The data:
File: config.mk
export PLATFORM = sky130hd
export DESIGN_NAME = id_ex_alu_ctrl
export DESIGN_NICKNAME = d
export VERILOG_FILES = /design/src/rtl/id_ex_alu_ctrl.sv
export SDC_FILE = /design/constraint.sdc
export NUM_CORES = 1
export LEC_CHECK = 0
export ABC_AREA = 1
export ABC_CLOCK_PERIOD_IN_PS = 4190
export CORE_MARGIN = 3
export CORE_UTILIZATION = 40
export DETAILED_ROUTE_END_ITERATION = 12
export PLACE_DENSITY = 0.82
export SETUP_SLACK_MARGIN = 0.15
export SYNTH_ARGS = -nofsm -noshare
export SYNTH_HDL_FRONTEND = slang
export SYNTH_SLANG_ARGS = --single-unit
File: constraint.sdc
create_clock -name clk -period 4.19 [get_ports clk]
set_clock_uncertainty 0.2 [all_clocks]
set_input_delay 0.419 -clock clk [delete_from_list [all_inputs] [get_ports clk]]
set_output_delay 0.419 -clock clk [all_outputs]
set_load 0.1 [all_outputs]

The problem:
Please print the data above exactly as it appears.

Exercise output:
File: config.mk
export PLATFORM = sky130hd
export DESIGN_NAME = id_ex_alu_ctrl
export DESIGN_NICKNAME = d
export VERILOG_FILES = /design/src/rtl/id_ex_alu_ctrl.sv
export SDC_FILE = /design/constraint.sdc
export NUM_CORES = 1
export LEC_CHECK = 0
export ABC_AREA = 1
export ABC_CLOCK_PERIOD_IN_PS = 4190
export CORE_MARGIN = 3
export CORE_UTILIZATION = 40
export DETAILED_ROUTE_END_ITERATION = 12
export PLACE_DENSITY = 0.82
export SETUP_SLACK_MARGIN = 0.15
export SYNTH_ARGS = -nofsm -noshare
export SYNTH_HDL_FRONTEND = slang
export SYNTH_SLANG_ARGS = --single-unit
File: constraint.sdc
create_clock -name clk -period 4.19 [get_ports clk]
set_clock_uncertainty 0.2 [all_clocks]
set_input_delay 0.419 -clock clk [delete_from_list [all_inputs] [get_ports clk]]
set_output_delay 0.419 -clock clk [all_outputs]
set_load 0.1 [all_outputs]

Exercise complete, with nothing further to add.